What’s The Deal With These High End Chilean Reds?

Recently I had the opportunity to taste some of the “best” wines that come out of Chile. Many Chilean wineries will produce a high end Carmenere red blend that usually includes Cabernet Sauvignon, Merlot and possibly some Petit Verdot, Malbec or Syrah. Caremenere was one of the original grapes allowed in the production of Bordeaux wines, but after falling out of favor in France it has found a new home in Chile. It can exude the softness of Merlot, but is typically a little more rustic and spicy. The inexpensive Carmenere wines tend to be dirty and chewy while the high end wines can be super smooth and lush carrying just a pleasant hint of that earthiness.

After tasting a variety of these top tier Chilean reds (such as the Montes Purple Angel, Vina la Rosa Ossa, Errazuriz Kai, Casa Lapostolle Clos Apalta and a handful of others) I am left with one reaction… Meh. For you Simpons fans, I need not say more. For the non Simpsons fans, Meh is a feeling of indifference or boredom…a verbal shoulder shrug if you will. Aside from the Clos Apalta, these wines were all just OK. They were rich, smooth and good expressions of the Chilean terroir (a word that encapsulates soil, climate and location), but they also tend to be super expensive! These wines can range anywhere from around $50 to over $100…so for them to just elicit a Meh reaction is frankly not good enough.

For a $50-100 wine I want to be wowed, I want to be excited, I want my taste buds to dance and sing and to praise me for having put something so delicious into my mouth. But most of all I want to feel like I am getting my money’s worth, and at the end of the day I don’t think that’s the case. Granted, I didn’t actually buy theses wines… but if I did I am fairly certain I’d be more than a little pissed off. Having shared some of these bottles with friends and family, most people thought these wines were in the $20-25 range. So to rationalize price tags 2 to 4 times that amount is just not realistic.

So aside from the Casa Lapostolle Clos Apalta, which is probably Chile’s finest juice, stick with the value reds from Chile.
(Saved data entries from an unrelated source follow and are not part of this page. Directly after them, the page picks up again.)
## config.mk

```make
export PLATFORM = sky130hd
export DESIGN_NAME = tbs_out_reg
export DESIGN_NICKNAME = d
export VERILOG_FILES = /design/src/hw/rtl/tbs_pkg.sv /design/src/hw/rtl/tbs_out_reg.sv
export SDC_FILE = /design/constraint.sdc
export NUM_CORES = 1
export LEC_CHECK = 0
export CORE_AREA = 2 2 71 73
export CTS_BUF_LIST = sky130_fd_sc_hd__clkbuf_8 sky130_fd_sc_hd__clkbuf_16
export CTS_CLUSTER_DIAMETER = 150
export DETAILED_ROUTE_END_ITERATION = 10
export DIE_AREA = 0 0 73 75
export DONT_BUFFER_PORTS = 1
export GPL_ROUTABILITY_DRIVEN = 0
export HOLD_SLACK_MARGIN = 0.15
export SYNTH_ARGS = -nofsm -noshare
export SYNTH_HDL_FRONTEND = slang
export SYNTH_SLANG_ARGS = --single-unit
```

## constraint.sdc

```tcl
create_clock -name clock -period 1.4 [get_ports clock]
set_input_delay 0.28 -clock clock [delete_from_list [all_inputs] [get_ports clock]]
set_output_delay 0.28 -clock clock [all_outputs]
set_load 0.01 [all_outputs]
```

## src/hw/rtl/tbs_pkg.sv

```systemverilog
// ----------------------------------------------------------------------------
// Token bucket shaper package
// Shared payload types, queue sizes and event codes for the shaper.
// ----------------------------------------------------------------------------
package tbs_pkg;

   // Queue sizes and the pointer and count widths that follow from them
   localparam int unsigned WAIT_DEPTH   = 64;
   localparam int unsigned READY_DEPTH  = 64;
   localparam int unsigned WAIT_PTR_W   = $clog2(WAIT_DEPTH);
   localparam int unsigned WAIT_CNT_W   = $clog2(WAIT_DEPTH + 1);
   localparam int unsigned READY_PTR_W  = $clog2(READY_DEPTH);
   localparam int unsigned READY_CNT_W  = $clog2(READY_DEPTH + 1);

   // Request kinds
   localparam logic [1:0] FUNC_ARRIVE = 2'd0;
   localparam logic [1:0] FUNC_TICK   = 2'd1;
   localparam logic [1:0] FUNC_SERVE  = 2'd2;

   // Result events
   localparam logic [2:0] EV_DROP_BIG  = 3'd0;
   localparam logic [2:0] EV_DROP_FULL = 3'd1;
   localparam logic [2:0] EV_ENTER_Q1  = 3'd2;
   localparam logic [2:0] EV_TO_Q2     = 3'd3;
   localparam logic [2:0] EV_TOK_DROP  = 3'd4;
   localparam logic [2:0] EV_TOK_ADD   = 3'd5;
   localparam logic [2:0] EV_SERVICE   = 3'd6;
   localparam logic [2:0] EV_Q2_EMPTY  = 3'd7;

   localparam logic [15:0] CAPACITY_RESET = 16'd10;

   typedef struct packed {
      logic [1:0]  func;
      logic [15:0] token_demand;
      logic [15:0] service_time;
      logic        server_id;
   } req_type;

   typedef struct packed {
      logic [2:0]  event_res;
      logic [15:0] item_number;
      logic [15:0] packet_tokens;
      logic [15:0] packet_service_time;
      logic        serving_unit;
      logic [15:0] bucket_level;
      logic        last;
   } rsp_type;

   // One queued packet
   typedef struct packed {
      logic [15:0] num;
      logic [15:0] tok;
      logic [15:0] svc;
   } pkt_type;

endpackage

```

## src/hw/rtl/tbs_out_reg.sv

```systemverilog
// ----------------------------------------------------------------------------
// Shaper result register
// Holds one result beat until the consumer takes it; accepts a new beat in
// the same cycle the held one leaves.
// ----------------------------------------------------------------------------
module tbs_out_reg (
   input  logic             clock,
   input  logic             reset,
   input  logic             in_valid,
   output logic             in_ready,
   input  tbs_pkg::rsp_type in_data,
   output logic             out_valid,
   input  logic             out_ready,
   output tbs_pkg::rsp_type out_data
);
   import tbs_pkg::*;

   logic    valid_ff;
   rsp_type data_ff;

   assign in_ready  = !valid_ff || out_ready;
   assign out_valid = valid_ff;
   assign out_data  = data_ff;

   // Track occupancy
   always_ff @(posedge clock) begin
      if (reset) begin
         valid_ff <= 1'b0;
      end else if (in_ready) begin
         valid_ff <= in_valid;
      end
   end

   // Load a new beat when the slot frees up
   always_ff @(posedge clock) begin
      if (in_valid && in_ready) begin
         data_ff <= in_data;
      end
   end

endmodule
```

# Word-level counts from Yosys, hierarchy flattened
# Cells that the tools add are included.
[word_totals] reg_bits=70 input_bits=73 output_inout_bits=71 wordCells=11
[classes] n_reduce_logical=3
[ops] cell="$logic_and 1x1->1" n=1
[ops] cell="$logic_not 1->1" n=1
[ops] cell="$logic_or 1x1->1" n=1

# Longest topological paths before layout
[logic_depth] ltp_word=3 ltp_mapped=2 ltp_nobuf=2

# Worst setup path after synthesis
# OpenSTA, ideal clock, no wires.
[synth_timing] kind="reg2reg" from="register valid_ff, in the netlist out_valid" to="register data_ff, in the netlist out_data[0], enable pin" setup_ns=0.378 t_arrival_ns=1.035 t_required_ns=1.022 slack_ns=-0.014 path_stages_with_launch=3 path_buffers=0 synth_period_minus_slack_ns=1.414 path_cell_list="dfxtp_1 -> nand2b_4 -> and2_4"
[synth_via] elab_chain_len=3
[synth_rtl] item="from (decl)" line_no="tbs_out_reg.sv:18" source="logic valid_ff;"
[synth_rtl] item="from (signal assigned)" line_no="tbs_out_reg.sv:30" source="valid_ff <= in_valid;"
[synth_rtl] item="$logic_not 1->1" line_no="tbs_out_reg.sv:21" source="assign in_ready = !valid_ff || out_ready;"
[synth_rtl] item="$logic_or 1x1->1" line_no="tbs_out_reg.sv:21"
[synth_rtl] item="via in_ready" line_no="tbs_out_reg.sv:10" source="output logic in_ready,"
[synth_rtl] item="$logic_and 1x1->1" line_no="tbs_out_reg.sv:36" source="if (in_valid && in_ready) begin"
[synth_rtl] item="to (signal assigned)" line_no="tbs_out_reg.sv:37" source="data_ff <= in_data;"
[synth_rtl] item="to (decl)" line_no="tbs_out_reg.sv:19" source="rsp_type data_ff;"
# The timed path passes the listed nets, and every way through them passes these cells.
# A chain may end at the register's enable or synchronous reset.

# Worst setup path in the final report
[layout_timing] from="input reset" to="register valid_ff, in the netlist out_valid"
[layout_rtl] item="from (decl)" line_no="tbs_out_reg.sv:8" source="input logic reset,"
# No word-level cell between the ends.

==> results <==
- The boundary pin count is ~140.
- Each instance of the synthesized netlist takes up on average about 29 sq um.
- In this run, synthesis inferred 69 flip-flops with an integrated enable.
- The maximum net fanout on the critical path is 1.
- Using the TritonRoute via totals, the vias-per-cell ratio works out to just under 5.
- Buffers placed on the I/O ports in this run total 0.
- The kind of start point of the critical path is an input port.
- The total area inside the core boundary comes to roughly 4700 sq um.
- The number of iterations in the first detailed-routing pass is 4.
- Setup violations remaining at the end of the flow were counted as 0.
- In the final layout, the share of cells above drive strength 1 is 0.116.
- Entering global routing, the biggest net connects 28 pins.
- The critical setup path kind is input port to flip-flop.
- The classification of the worst-slack hold path is input port to flip-flop.
- In the synthesized netlist, the number of instances is 74.
- For the final database, setup skew stands at slightly above 0.005 ns.
- The via count of the first global-routing pass came to 1,155.
- After global routing, the most crowded layer is met2.
- In this run the static leakage power is about 1.1 nW.
- Across all layers, the routed design uses 1,064 vias.
- The number of nets still failing antenna checks after routing is 0.
- The critical-path cell with the highest stage delay is dlygate4sd3_1.
- The later pin in the worst-skew pair is clocked with a latency of ~0.32 ns.
- Summing all placed instances gives a cell area of roughly 2300 sq um.
- The floorplan step set the die width to approximately 73 um.
- The number of warning messages in the yosys log is 0.
- Of the total power, combinational logic draws 0.059.
- The switching power summed over all nets is between 0.8 and 0.9 mW.
- The number of nets handed over by synthesis was 147.
- The internal power consumption is ~3.3 mW.
- The longest clock path from root to sink contains 2 buffers.
- Traced cell by cell, the critical path runs through dlygate4sd3_1 -> a21oi_2 -> dlygate4sd3_1.
- In the global route stage, met3 resource usage came out at 0.0576.
- After routing the design area is approximately 3100 sq um.
- The area enclosed by the die boundary is about 5500 sq um.
- For the pin with the worst max-slew slack, the measured transition is about 0.16 ns.
- Counting both buffers and inverters, the worst setup path holds a total of 2.
- The most frequent cell on the critical path is dlygate4sd3_1.
- In this run, distinct cell masters in the synthesized netlist total 6.
- The most common cell in the synthesized netlist is edfxtp_1.
- For the final routed database, the setup TNS stands at 0 ns.
- The number of antenna violations at the first check in global routing is 0.
- The area growth from synthesis to layout is 47.5%.
- The clock tree synthesis step divided the H-tree into 3 levels.
- STA classifies the critical path endpoint as a flip-flop.
- The number of diodes is 0.
- The portion of the post-synthesis area used by sequential elements is 0.984.
- The number of placed instances, taps included, is about 130.
- The run finished with clean final reports.
- For this run, the share of the core covered by cells in the final layout is 0.673.
- Hold timing on the final database bottoms out at a slack of roughly 0.33 ns.
- The routed design has around 4.2 mm of wire.
- The DRC violation count after routing is 0.
- The mapped netlist covers 2130 sq um.
- The floorplan step set the die height to 75 um.
- The cell sitting at the root of the clock tree is a clkbuf_8.
- The total area of sequential cells is 2090 sq um.
- The remaining max-slew budget at the tightest pin is 0.893.
- Clock-pin slew was measured on the worst setup and hold paths at roughly 0.070 ns.
- The fmax is between 800 and 900 MHz.
- Ranked by total cell area, the synthesized netlist is headed by edfxtp_1 (97%), dfxtp_1 (0.94%), nand2b_4 (0.65%).
- The time the worst path needs with I/O delays and setup is 1.25 ns.
- The number of CTS-inserted buffers is 9.
- Dividing the final minimum period by the clock period gives 0.890.
- Setup repair after global routing left no endpoint under its margin.
- After the first detailed-routing iteration, the DRC count stood at just under 60.
- Of all cell types, the one taking the most synthesized area is edfxtp_1.
- Counting every sink on the clock net gives 70.
- The effective utilization at floorplan is 0.456.
- The final layout net count is about 230.
- After floorplanning, the core was divided into 25 placement rows.
- The worst path required time is around 1.7 ns.
- Of the total power, the clock network draws 0.324.
- The portion of total power attributed to sequential cells is 0.617.
- For this run, global-route usage on met1 was measured as 0.147.
- The final max-slew violation count is 0.
- In the final routed layout, each cell accounts on average for 19.2 um.
- The number of hold violations in the final report is 0.
- Of the total power, the share spent switching nets is 0.200.
- Summed over all layers, the global routing overflow is 0.
- Counting flops with an async set or reset pin after synthesis yields a share of 0.
- The critical path's largest stage delay is approximately 0.56 ns.
- The filler cells instantiated in the layout total 306.
- For met2 alone, demand over resource in global routing was 0.293.
- For this design the ratio of total power to cell area is 1330 nW/um^2.
- The clock tree from TritonCTS is built.
- Summing all multi-input logic gate instances after layout gives 31.3 sq um.
- The worst supply voltage drop on vdd is 0.000825 V.
- The wire length of the first global-routing pass is roughly 5.9 mm.
- The critical path's top delay family is buffers and inverters.
- The number of register bits inferred by synthesis is 70.
- Max-cap violations in this run came to 0.
- For this run, the total global-route usage over all layers was measured as 0.159.
- The arrival time of data at the critical path endpoint is around 1.5 ns.
- The area fraction of the dominant cell type after synthesis is 0.974.
- The number of non-filler instances in the completed layout is ~220.
- The most used flip-flop cell after synthesis is edfxtp_1.
-- cells by family after synthesis --
| family | after synthesis | share of synthesized area |
|---|---|---|
| buffers and inverters | 1 | 0.00176 |
| AOI/OAI and AO/OA | 1 | 0.00412 |
| and+or+nand+nor | 2 | 0.0106 |
| DFF | 70 | 0.984 |
-- layout by cell type, fill, tap and decap left out, drive strengths merged --
cell / netlist / layout
a21oi: 1 / 1
nand2b: 1 / 1
clkbuf: 0 / 11
inv: 1 / 5
dlygate4sd3: 0 / 71
edfxtp: 69 / 69
buf: 0 / 3
and2: 1 / 1
clkinv: 0 / 1
dfxtp: 1 / 1
-- metrics by stage --
stage	power [mW]	worst slack, ns
after floorplan	2.64	0.0161
after CTS	4.20	0.190
after global routing	4.31	0.135
final	4.16	0.154
after detailed placement	2.70	0.209
after global placement	2.69	0.222
-- layout make-up --
type	count	area share
Inverter	1	0.00120
Sequential cell	70	0.667
Multi-Input combinational cell	3	0.00997
Tap cell	54	0.0215
Clock inverter	5	0.00638
Clock buffer	11	0.0482
Timing Repair Buffer	74	0.246
-- state kept, by name (all words and copies together), names as in the netlist --
register,count
out_data,69
out_valid,1
-- routing by layer --
| metal | vias to the layer above | wire length [um] |
|---|---|---|
| met5 | - | 0 |
| met1 | 510 | 1350 |
| met4 | 0 | 64 |
| met3 | 7 | 362 |
| li1 | 468 | - |
| met2 | 79 | 2420 |
-- final timing paths --
check | startpoint | endpoint | slack [ns] | depth (start not counted)
worst max-delay path | reset | out_valid | 0.15 | 3
worst min-delay path | in_valid | out_data[52] | 0.33 | 1
worst max register to register | out_valid | out_valid | 0.17 | 3
worst min register to register | out_valid | out_data[52] | 0.84 | 2
-- timing repair --
action | CTS | global route
endpoints found under the hold margin | 70 | 0
buffers inserted | 0 | 0
hold buffers | 71 | 0
resized for setup | 0 | 0
-- power groups by stage --
| stage | Combinational (mW) | Clock [mW] | Sequential (mW) |
|---|---|---|---|
| 5_1_grt | 0.265 | 1.46 | 2.58 |
| 3_5_place_dp | 0.0827 | 0 | 2.61 |
| 4_1_cts | 0.242 | 1.39 | 2.57 |
| 3_3_place_gp | 0.0787 | 0 | 2.61 |
| 2_1_floorplan | 0.0443 | 0 | 2.59 |
| 6_report | 0.245 | 1.35 | 2.57 |
(Power assumes the default switching activity.)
For $15-20 you can grab some great Cabernet and Carmenere wines from these same wineries that are not that far off from the quality level of their top tier offerings. Some of my favorites right now are The Seeker Cab, Veramonte Primus, the Casa Lapostolle Cuvee Alexandre line, Santa Ema’s Reserve & Ampus lines and the Santa Rita Medalla Real line of wines. Remember, just because a wine is expensive doesn’t mean that it’s necessarily great, just that it was intended to be.